I am unable to apply a proper regex on customtarget column in bigquery.
With normal MSSQL:
SELECT * from mytable where CustomTargeting like = '%u=%' -- is all okay
With Bigquery(legacy-sql) :
SELECT REGEXP_EXTRACT(CustomTargeting, r'[^u=\d]') as validate_users
from [project:dataset.impressions_4213_20181112] Limit 10
Error:
Exactly one capturing group must be specified
Update:
Yet couldn't get substring u ='anystring'
How can I extract data where CustomTargeting ='%u=somestring%'?
For BigQuery Legacy SQL
In SELECT
statement list you can use
SELECT REGEXP_EXTRACT(CustomTargeting, r'(?:^|;)u=(\d*)')
In WHERE
clause - you can use
WHERE REGEXP_MATCH(CustomTargeting, r'(?:^|;)u=(\d*)')
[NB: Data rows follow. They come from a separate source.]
## config.mk

```make
export PLATFORM = sky130hd
export DESIGN_NAME = sdram_burst_seq
export DESIGN_NICKNAME = d
export VERILOG_FILES = /design/src/rtl/sdram_burst_pkg.sv /design/src/rtl/sdram_burst_mode.sv /design/src/rtl/sdram_burst_addr.sv /design/src/rtl/sdram_burst_rdpipe.sv /design/src/rtl/sdram_burst_seq.sv
export SDC_FILE = /design/constraint.sdc
export NUM_CORES = 1
export LEC_CHECK = 0
export BUFFER_PORTS_ARGS = -buffer_cell sky130_fd_sc_hd__buf_2
export CAP_MARGIN = 10
export CORE_MARGIN = 8
export CORE_UTILIZATION = 52
export CTS_BUF_LIST = sky130_fd_sc_hd__clkbuf_8
export DETAILED_ROUTE_END_ITERATION = 8
export HOLD_SLACK_MARGIN = 0.1
export PLACE_DENSITY = 0.84
export SYNTH_ARGS = -nofsm -noshare
export SYNTH_HDL_FRONTEND = slang
export SYNTH_HIERARCHICAL = 1
export SYNTH_SLANG_ARGS = --single-unit
```

## constraint.sdc

```tcl
create_clock -name clk -period 2.1 [get_ports clk]
set_input_delay 0.21 -clock clk [delete_from_list [all_inputs] [get_ports clk]]
set_output_delay 0.21 -clock clk [all_outputs]
set_load 0.01 [all_outputs]
```

## src/rtl/sdram_burst_pkg.sv

```systemverilog
// Shared command encoding and mode settings for the burst column sequencer.
package sdram_burst_pkg;

    typedef enum logic [1:0] {
        OP_NONE  = 2'd0,
        OP_READ  = 2'd1,
        OP_WRITE = 2'd2,
        OP_TERM  = 2'd3
    } burst_op_e;

    localparam logic [2:0] LEN_CODE_FULL = 3'd7;
    localparam logic [2:0] LEN_CODE_MAX  = 3'd3;

    typedef struct packed {
        logic [2:0] len_code;
        logic       interleave;
        logic       cl3;
    } burst_mode_t;

endpackage

```

## src/rtl/sdram_burst_mode.sv

```systemverilog
// Mode register. Loads a new setting only when no beat is issued and no
// command starts in the same cycle, and only if the setting is legal.
// Any rejected write raises a one-cycle error pulse.
// Assumes: burst_busy is high in every cycle in which a beat is issued.
module sdram_burst_mode
    import sdram_burst_pkg::*;
(
    input  logic        clk,
    input  logic        rst_n,
    input  logic        wr_req,
    input  logic [2:0]  wr_len_code,
    input  logic        wr_interleave,
    input  logic        wr_cl3,
    input  logic        burst_busy,
    input  logic        cmd_starts,
    output burst_mode_t cfg,
    output logic        err
);

    logic legal;

    // Legality of the requested setting: fixed lengths always, full page only sequential.
    always_comb begin
        legal = (wr_len_code <= LEN_CODE_MAX) ||
                ((wr_len_code == LEN_CODE_FULL) && !wr_interleave);
    end

    // Mode storage and rejection pulse.
    always_ff @(posedge clk) begin
        if (!rst_n) begin
            cfg <= '{len_code: 3'd0, interleave: 1'b0, cl3: 1'b0};
            err <= 1'b0;
        end else begin
            err <= 1'b0;
            if (wr_req) begin
                if (burst_busy || cmd_starts || !legal) begin
                    err <= 1'b1;
                end else begin
                    cfg <= '{len_code: wr_len_code, interleave: wr_interleave, cl3: wr_cl3};
                end
            end
        end
    end

endmodule

```

## src/rtl/sdram_burst_addr.sv

```systemverilog
// Burst state and column generator. Latches the bank, start column,
// direction and the burst shape when a command starts. It then steps a
// beat index, one beat per cycle, until the length runs out, a terminate
// arrives, or a new command replaces the burst.
// Assumes: COL_W >= 3 so that an 8-beat burst fits in the column.
module sdram_burst_addr
    import sdram_burst_pkg::*;
#(
    parameter int COL_W  = 8,
    parameter int BANK_W = 2
) (
    input  logic              clk,
    input  logic              rst_n,
    input  logic              start,
    input  logic              stop,
    input  logic              start_read,
    input  logic [COL_W-1:0]  start_col,
    input  logic [BANK_W-1:0] start_bank,
    input  burst_mode_t       cfg,
    output logic              active,
    output logic              is_read,
    output logic [COL_W-1:0]  col,
    output logic [BANK_W-1:0] bank
);

    localparam int FIXED_BITS = 3;

    logic [COL_W-1:0] idx_q;
    logic [COL_W-1:0] base_col_q;
    logic [COL_W-1:0] mask_q;
    logic             inter_q;
    logic             full_q;
    logic [COL_W-1:0] mask_n;
    logic             last_beat;
    logic [COL_W-1:0] low_bits;

    // Wrap mask for the configured length: low bits set, all bits for full page.
    always_comb begin
        mask_n = '0;
        if (cfg.len_code == LEN_CODE_FULL) begin
            mask_n = '1;
        end else begin
            for (int k = 0; k < FIXED_BITS; k++) begin
                if (k < int'(cfg.len_code)) mask_n[k] = 1'b1;
            end
        end
    end

    // End of a fixed-length burst is reached when the index covers the whole mask.
    always_comb begin
        last_beat = !full_q && (idx_q == mask_q);
    end

    // Column order: add or XOR the beat index inside the aligned block.
    always_comb begin
        if (inter_q) low_bits = base_col_q ^ idx_q;
        else         low_bits = base_col_q + idx_q;
        col = (base_col_q & ~mask_q) | (low_bits & mask_q);
    end

    // Burst state: load on a command, stop on terminate or at the end, else advance.
    always_ff @(posedge clk) begin
        if (!rst_n) begin
            active     <= 1'b0;
            is_read    <= 1'b0;
            idx_q      <= '0;
            base_col_q <= '0;
            mask_q     <= '0;
            inter_q    <= 1'b0;
            full_q     <= 1'b0;
            bank       <= '0;
        end else if (start) begin
            active     <= 1'b1;
            is_read    <= start_read;
            idx_q      <= '0;
            base_col_q <= start_col;
            mask_q     <= mask_n;
            inter_q    <= cfg.interleave;
            full_q     <= (cfg.len_code == LEN_CODE_FULL);
            bank       <= start_bank;
        end else if (stop) begin
            active <= 1'b0;
        end else if (active) begin
            if (last_beat) active <= 1'b0;
            else           idx_q  <= idx_q + 1'b1;
        end
    end

endmodule

```

## src/rtl/sdram_burst_rdpipe.sv

```systemverilog
// Read-valid delay line. A read beat enters at a stage chosen by the
// latency, so that its valid comes out 1 or 2 cycles after the beat.
// Beats already in the line keep moving whatever happens to the burst.
// Assumes: the latency does not change while a beat sits in the first stage.
module sdram_burst_rdpipe (
    input  logic clk,
    input  logic rst_n,
    input  logic beat_read,
    input  logic cl3,
    output logic rd_valid
);

    logic stage_early;

    // Shift stages: latency 3 enters one stage earlier than latency 2.
    always_ff @(posedge clk) begin
        if (!rst_n) begin
            stage_early <= 1'b0;
            rd_valid    <= 1'b0;
        end else begin
            stage_early <= beat_read && cl3;
            rd_valid    <= stage_early || (beat_read && !cl3);
        end
    end

endmodule

```

## src/rtl/sdram_burst_seq.sv

```systemverilog
// Top of the burst column sequencer. It decodes the command, keeps the
// mode register, and drives the beat outputs and the read-valid line.
// Assumes: commands and mode writes are sampled on the rising clock edge,
// and at most one command is presented per cycle.
module sdram_burst_seq
    import sdram_burst_pkg::*;
#(
    parameter int COL_W  = 8,
    parameter int BANK_W = 2
) (
    input  logic              clk,
    input  logic              rst_n,
    input  logic              mode_wr,
    input  logic [2:0]        mode_len_code,
    input  logic              mode_interleave,
    input  logic              mode_cl3,
    input  logic [1:0]        cmd_op,
    input  logic [BANK_W-1:0] cmd_bank,
    input  logic [COL_W-1:0]  cmd_col,
    output logic              beat_valid,
    output logic [BANK_W-1:0] beat_bank,
    output logic [COL_W-1:0]  beat_col,
    output logic              wr_data_valid,
    output logic              rd_data_valid,
    output logic              mode_err
);

    burst_op_e   op;
    logic        cmd_start;
    logic        cmd_stop;
    logic        beat_is_read;
    burst_mode_t mode_cfg;

    // Command decode.
    always_comb begin
        op        = burst_op_e'(cmd_op);
        cmd_start = (op == OP_READ) || (op == OP_WRITE);
        cmd_stop  = (op == OP_TERM);
    end

    sdram_burst_mode u_mode (
        .clk          (clk),
        .rst_n        (rst_n),
        .wr_req       (mode_wr),
        .wr_len_code  (mode_len_code),
        .wr_interleave(mode_interleave),
        .wr_cl3       (mode_cl3),
        .burst_busy   (beat_valid),
        .cmd_starts   (cmd_start),
        .cfg          (mode_cfg),
        .err          (mode_err)
    );

    sdram_burst_addr #(.COL_W(COL_W), .BANK_W(BANK_W)) u_addr (
        .clk       (clk),
        .rst_n     (rst_n),
        .start     (cmd_start),
        .stop      (cmd_stop),
        .start_read(op == OP_READ),
        .start_col (cmd_col),
        .start_bank(cmd_bank),
        .cfg       (mode_cfg),
        .active    (beat_valid),
        .is_read   (beat_is_read),
        .col       (beat_col),
        .bank      (beat_bank)
    );

    sdram_burst_rdpipe u_rdpipe (
        .clk      (clk),
        .rst_n    (rst_n),
        .beat_read(beat_valid && beat_is_read),
        .cl3      (mode_cfg.cl3),
        .rd_valid (rd_data_valid)
    );

    // Write data accompanies each write beat with no added delay.
    always_comb begin
        wr_data_valid = beat_valid && !beat_is_read;
    end

endmodule

```

# Word-level counts from Yosys, hierarchy flattened
# Index checks and enable logic that the tools add are counted.
[word_totals] ff_bits=38 inputBits=20 out_inout_bits=14 word_cells=66
[op_classes] addsub=2 n_lt_le_gt_ge=4 n_eq_ne=6 n_mux=11 bitwise_logic=9 reduce_logical=20
[ops] op="8-bit bitwise AND" count=2
[ops] op="8-bit by 1-bit adder with 8-bit output (second input constant)" count=1
[ops] op="8-bit adder" count=1
[ops] op="8-bit == test" count=1
[ops] op="1-bit 2-to-1 mux" count=8
[ops] op="8-bit 2-to-1 mux" count=1
[ops] op="8-bit NOT" count=1
[ops] op="8-bit OR" count=1
[ops] op="8-bit bitwise XOR" count=1
[ops] op="3-bit == test (second input constant)" count=2
[ops] op="1-bit logical AND" count=6
[ops] op="1-bit by 3-bit less-than comparator with 1-bit output (first input constant)" count=2
[ops] op="1-bit logical NOT" count=5
[ops] op="1-bit logical OR" count=5
[ops] op="5-bit 2-to-1 mux" count=1
[ops] op="2-bit == test (second input constant)" count=2
[ops] op="1-bit NOT" count=4
[ops] op="2-bit AND reduction" count=2
[ops] op="3-bit by 2-bit less-or-equal comparator with 1-bit output (second input constant)" count=1
[ops] op="2-bit by 3-bit less-than comparator with 1-bit output (first input constant)" count=1
[ops] op="3-bit 2-to-1 mux" count=1
[ops] op="3-bit AND reduction" count=1
[ops] op="2-bit by 1-bit == test with 1-bit output (second input constant)" count=1
[ops] op="2-bit OR reduction" count=1

# Depth between registers and ports, before layout
# Gate-level depths: netlist of run 1.
[depth] depth_word=7 depth_mapped=8 mapped_depth_nobuf=8

# Modules after synthesis
# The synthesis of run 1 kept the hierarchy.
[modules_own_cells] mod="sdram_burst_addr" instances=1 cells_per_inst=167 area_per_inst_um2=1456.4 seq_area_each_um2=500.5
[modules_own_cells] mod="sdram_burst_mode" instances=1 cells_per_inst=27 area_per_inst_um2=271.5 seq_area_each_um2=120.1
[modules_own_cells] mod="sdram_burst_rdpipe" instances=1 cells_per_inst=5 area_per_inst_um2=61.3 seq_area_each_um2=40.0
[modules_own_cells] mod="sdram_burst_seq" instances=1 cells_per_inst=6 area_per_inst_um2=48.8 seq_area_each_um2=0.0

# Worst setup path after synthesis of run 1
# OpenSTA, ideal clock, no wires.
[synth_path] path_type="register to output" from="register u_addr.idx_q[0]" to="output beat_col[6]" t_arrival_ns=1.821 t_required_ns=1.890 setup_slack_ns=0.069 path_stages_with_launch=9 path_buffers=0 cell_sequence="dfxtp_1 ha_1 inv_1 fa_1 nor2b_1 o21ai_1 a211oi_1 o21ai_0 a31o_2"
[synth_between] elab_chain_cells=4
[synth_lines] item="start: declaration" line="sdram_burst_addr.sv:28" source="logic [COL_W-1:0] idx_q;"
[synth_lines] item="start signal: assignment" line="sdram_burst_addr.sv:85" source="else idx_q <= idx_q + 1'b1;"
[synth_lines] item="8-bit adder" line="sdram_burst_addr.sv:57" source="else low_bits = base_col_q + idx_q;"
[synth_lines] item="8-bit 2-to-1 mux" line="sdram_burst_addr.sv:56" source="if (inter_q) low_bits = base_col_q ^ idx_q;"
[synth_lines] item="8-bit bitwise AND" line="sdram_burst_addr.sv:58" source="col = (base_col_q & ~mask_q) | (low_bits & mask_q);"
[synth_lines] item="8-bit OR" line="sdram_burst_addr.sv:58"
[synth_lines] item="end: declaration" line="sdram_burst_seq.sv:22" source="output logic [COL_W-1:0] beat_col,"
# No other way between the ends.

# Worst setup path in the final report of run 1
# Same ends and word-level chain as after synthesis.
So, you query can look like
#legacySQL
SELECT CustomTargeting, REGEXP_EXTRACT(CustomTargeting, r'(?:^|;)u=(\d*)')
FROM [project:dataset.impressions_4213_20181112]
WHERE REGEXP_MATCH(CustomTargeting, r'(?:^|;)u=(\d*)')
For BigQuery Standard SQL
Same for SELECT
But different for WHERE
- WHERE REGEXP_CONTAINS(CustomTargeting, r'(?:^|;)u=(\d*)')
#standardSQL
SELECT CustomTargeting, REGEXP_EXTRACT(CustomTargeting, r'(?:^|;)u=(\d*)')
FROM `project.dataset.impressions_4213_20181112`
WHERE REGEXP_CONTAINS(CustomTargeting, r'(?:^|;)u=(\d*)')
Update - To address provided data example:
Regular expression updated from r'^u=(\d*)')
to r'(?:^|;)u=(\d*)')
- hope it is self-descriptive, but if not - it makes match to be searched either at the begonning of string or after ;